I would quite like to see how far we can get with this template but I will not be using it at all on real articles until the user interface is satisfactory and reasonably stable. --Mirokado (talk) 22:53, 31 August 2012 (UTC)[reply]

Issues which need to be sorted out include:

  • isbns do not determine a unique object
  • the #ifexists function is "expensive", I don't think we can have it used once the subpage has been created

--Mirokado (talk) 22:53, 31 August 2012 (UTC)[reply]

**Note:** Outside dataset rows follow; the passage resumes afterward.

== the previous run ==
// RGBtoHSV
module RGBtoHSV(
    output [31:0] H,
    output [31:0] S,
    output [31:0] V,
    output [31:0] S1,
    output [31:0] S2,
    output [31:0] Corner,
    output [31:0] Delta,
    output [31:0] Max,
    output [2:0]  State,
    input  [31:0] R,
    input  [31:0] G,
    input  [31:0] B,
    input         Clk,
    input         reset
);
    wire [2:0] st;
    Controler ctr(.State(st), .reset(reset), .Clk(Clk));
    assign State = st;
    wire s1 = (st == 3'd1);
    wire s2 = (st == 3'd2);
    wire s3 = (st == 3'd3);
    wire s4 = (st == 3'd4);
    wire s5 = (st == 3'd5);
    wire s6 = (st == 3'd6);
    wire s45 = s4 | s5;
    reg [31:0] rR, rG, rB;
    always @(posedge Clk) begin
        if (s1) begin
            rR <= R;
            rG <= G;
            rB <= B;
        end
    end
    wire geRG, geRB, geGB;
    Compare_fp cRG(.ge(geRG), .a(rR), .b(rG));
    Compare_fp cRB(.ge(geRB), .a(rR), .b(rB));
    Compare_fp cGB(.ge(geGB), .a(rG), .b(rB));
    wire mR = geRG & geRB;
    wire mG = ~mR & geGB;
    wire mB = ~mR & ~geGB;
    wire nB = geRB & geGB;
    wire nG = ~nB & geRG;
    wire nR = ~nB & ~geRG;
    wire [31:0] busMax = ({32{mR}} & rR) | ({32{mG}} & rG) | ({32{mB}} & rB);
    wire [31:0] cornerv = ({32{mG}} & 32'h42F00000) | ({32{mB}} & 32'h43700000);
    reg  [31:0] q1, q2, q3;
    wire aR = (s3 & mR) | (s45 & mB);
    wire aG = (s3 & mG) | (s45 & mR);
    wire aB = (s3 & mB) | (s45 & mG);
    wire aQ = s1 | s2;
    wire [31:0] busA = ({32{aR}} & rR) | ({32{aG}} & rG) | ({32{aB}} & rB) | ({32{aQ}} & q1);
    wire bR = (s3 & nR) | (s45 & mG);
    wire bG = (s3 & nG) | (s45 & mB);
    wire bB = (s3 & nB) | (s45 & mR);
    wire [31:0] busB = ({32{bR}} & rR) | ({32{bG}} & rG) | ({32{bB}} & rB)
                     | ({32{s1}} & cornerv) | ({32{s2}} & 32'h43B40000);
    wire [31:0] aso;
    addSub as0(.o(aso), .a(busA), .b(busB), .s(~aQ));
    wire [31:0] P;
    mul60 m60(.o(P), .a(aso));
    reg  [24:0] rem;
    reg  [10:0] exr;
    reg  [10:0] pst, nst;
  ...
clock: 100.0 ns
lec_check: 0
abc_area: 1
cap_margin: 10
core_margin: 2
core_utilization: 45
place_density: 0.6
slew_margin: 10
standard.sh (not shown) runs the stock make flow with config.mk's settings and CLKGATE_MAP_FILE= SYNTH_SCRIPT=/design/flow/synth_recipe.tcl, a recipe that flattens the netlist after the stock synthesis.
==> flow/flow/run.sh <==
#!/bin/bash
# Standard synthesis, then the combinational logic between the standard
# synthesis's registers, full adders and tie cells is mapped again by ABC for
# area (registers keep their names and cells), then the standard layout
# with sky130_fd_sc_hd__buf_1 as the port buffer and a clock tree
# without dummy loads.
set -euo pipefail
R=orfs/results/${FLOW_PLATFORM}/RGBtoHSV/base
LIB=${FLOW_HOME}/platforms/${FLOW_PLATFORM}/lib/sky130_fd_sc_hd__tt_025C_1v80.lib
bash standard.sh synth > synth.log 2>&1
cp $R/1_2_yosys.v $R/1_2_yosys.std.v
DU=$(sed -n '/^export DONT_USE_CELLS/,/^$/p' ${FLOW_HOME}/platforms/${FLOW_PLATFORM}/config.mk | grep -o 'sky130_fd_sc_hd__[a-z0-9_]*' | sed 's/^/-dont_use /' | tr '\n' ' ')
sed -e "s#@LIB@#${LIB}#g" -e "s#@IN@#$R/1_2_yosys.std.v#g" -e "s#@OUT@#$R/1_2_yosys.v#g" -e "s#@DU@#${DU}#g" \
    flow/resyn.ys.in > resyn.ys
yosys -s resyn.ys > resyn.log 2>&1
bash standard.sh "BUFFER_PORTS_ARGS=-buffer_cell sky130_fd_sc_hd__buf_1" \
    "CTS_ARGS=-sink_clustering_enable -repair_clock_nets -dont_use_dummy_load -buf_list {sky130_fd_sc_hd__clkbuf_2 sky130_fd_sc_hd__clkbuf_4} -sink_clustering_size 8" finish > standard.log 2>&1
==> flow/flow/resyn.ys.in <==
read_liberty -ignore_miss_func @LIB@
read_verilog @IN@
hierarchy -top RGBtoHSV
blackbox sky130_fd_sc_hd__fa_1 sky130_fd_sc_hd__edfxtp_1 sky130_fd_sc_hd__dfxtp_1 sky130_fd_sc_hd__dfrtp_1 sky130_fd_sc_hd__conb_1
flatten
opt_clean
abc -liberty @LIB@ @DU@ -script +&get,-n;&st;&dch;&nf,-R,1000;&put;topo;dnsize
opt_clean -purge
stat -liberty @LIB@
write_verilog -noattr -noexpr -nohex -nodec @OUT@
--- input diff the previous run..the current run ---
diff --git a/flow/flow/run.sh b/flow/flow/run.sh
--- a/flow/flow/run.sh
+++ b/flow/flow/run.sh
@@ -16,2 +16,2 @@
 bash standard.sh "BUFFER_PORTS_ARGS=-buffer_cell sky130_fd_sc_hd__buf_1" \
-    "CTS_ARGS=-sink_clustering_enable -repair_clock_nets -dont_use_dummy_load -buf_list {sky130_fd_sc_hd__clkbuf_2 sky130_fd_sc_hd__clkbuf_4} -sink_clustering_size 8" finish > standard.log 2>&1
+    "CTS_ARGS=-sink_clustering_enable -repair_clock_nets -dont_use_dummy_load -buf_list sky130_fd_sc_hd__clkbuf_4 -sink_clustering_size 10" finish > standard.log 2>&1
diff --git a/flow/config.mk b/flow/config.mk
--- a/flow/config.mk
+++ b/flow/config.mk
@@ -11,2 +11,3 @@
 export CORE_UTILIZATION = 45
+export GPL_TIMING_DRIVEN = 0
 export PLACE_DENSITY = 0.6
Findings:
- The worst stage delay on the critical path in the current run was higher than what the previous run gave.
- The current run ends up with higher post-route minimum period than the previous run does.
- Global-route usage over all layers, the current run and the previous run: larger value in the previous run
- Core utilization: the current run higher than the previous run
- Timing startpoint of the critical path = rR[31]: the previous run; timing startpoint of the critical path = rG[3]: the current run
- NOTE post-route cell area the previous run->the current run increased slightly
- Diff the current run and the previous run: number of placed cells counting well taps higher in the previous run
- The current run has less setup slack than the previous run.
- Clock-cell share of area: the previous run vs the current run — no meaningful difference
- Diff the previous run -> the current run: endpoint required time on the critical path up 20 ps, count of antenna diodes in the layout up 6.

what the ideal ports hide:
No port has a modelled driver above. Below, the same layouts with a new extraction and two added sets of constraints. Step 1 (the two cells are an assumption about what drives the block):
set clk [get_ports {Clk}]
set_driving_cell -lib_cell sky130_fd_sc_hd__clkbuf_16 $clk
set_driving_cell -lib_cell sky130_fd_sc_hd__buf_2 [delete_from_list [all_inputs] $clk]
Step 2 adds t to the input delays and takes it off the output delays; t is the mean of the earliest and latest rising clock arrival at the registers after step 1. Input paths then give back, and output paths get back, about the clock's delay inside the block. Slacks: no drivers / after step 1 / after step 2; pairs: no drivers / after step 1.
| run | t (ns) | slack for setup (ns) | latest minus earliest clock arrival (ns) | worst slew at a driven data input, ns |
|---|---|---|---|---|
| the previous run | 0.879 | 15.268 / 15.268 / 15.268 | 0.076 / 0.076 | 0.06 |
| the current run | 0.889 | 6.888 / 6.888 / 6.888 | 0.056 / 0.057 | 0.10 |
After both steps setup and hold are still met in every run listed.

Something that always worries me about subpage citations is that they're very unlikely to be on anybody's watchlists, hence more susceptible to vandalism than usual. —David Eppstein (talk) 01:08, 1 September 2012 (UTC)[reply]

(edit conflict)

I'm not sure what you mean by "isbns do not determine a unique object". Do you have examples? Perhaps you are thinking of books in a series, which have both the series isbn and the volume isbn, but in such cases each isbn has its own "object".
I agree that for books the dateformat is less significant, but perhaps I wasn't clear enough about the real problem. The editors of all the different articles that transclude the templates are entitled to choose how reformat them. Imagine having an article going through FAR, only to have it fail because suddenly the rendered citations change without any record in the article history, when editors on an unrelated stub wanted to use a different format. The only ways to prevent that are to not use the subpage templates, or to make them unique to each article using them (which defeats the purpose). LeadSongDog come howl! 01:26, 1 September 2012 (UTC)[reply]
Small publishers, such as art galleries, genealogy publishers, and others, reuse isbns. As mentioned at International Standard Book Number#ISBN issuance they cost money. StarryGrandma (talk) 03:06, 1 September 2012 (UTC)[reply]
Reuse? Wouldn't that defeat the purpose? It certainly violates the standard, not to mention making life difficult for librarians (the people who really matter). LeadSongDog come howl! 02:58, 5 September 2012 (UTC)[reply]
Reuse is actually encouraged by some organizations to save money (we have to deal with what people do, not what they should do). Also, different editions often have the same ISBN and different printings with the exact same information end up with different ISBN. It is not a single unique identifier. For example see warning from : http://www.fictiondb.com/faq.htm Hardcover vs. Softcover. It is best to just use cite book. AManWithNoPlan (talk) 03:45, 7 September 2012 (UTC)[reply]
And some more http://www.goodreads.com/topic/show/86773-multiple-books---same-isbn http://www.amazon.com/forum/textbook%20buyback?_encoding=UTF8&cdForum=Fx3QLVRL4OTAZTD&cdThread=Tx149035TZ63GOE http://www.librarything.com/topic/19387 AManWithNoPlan (talk) 03:50, 7 September 2012 (UTC)[reply]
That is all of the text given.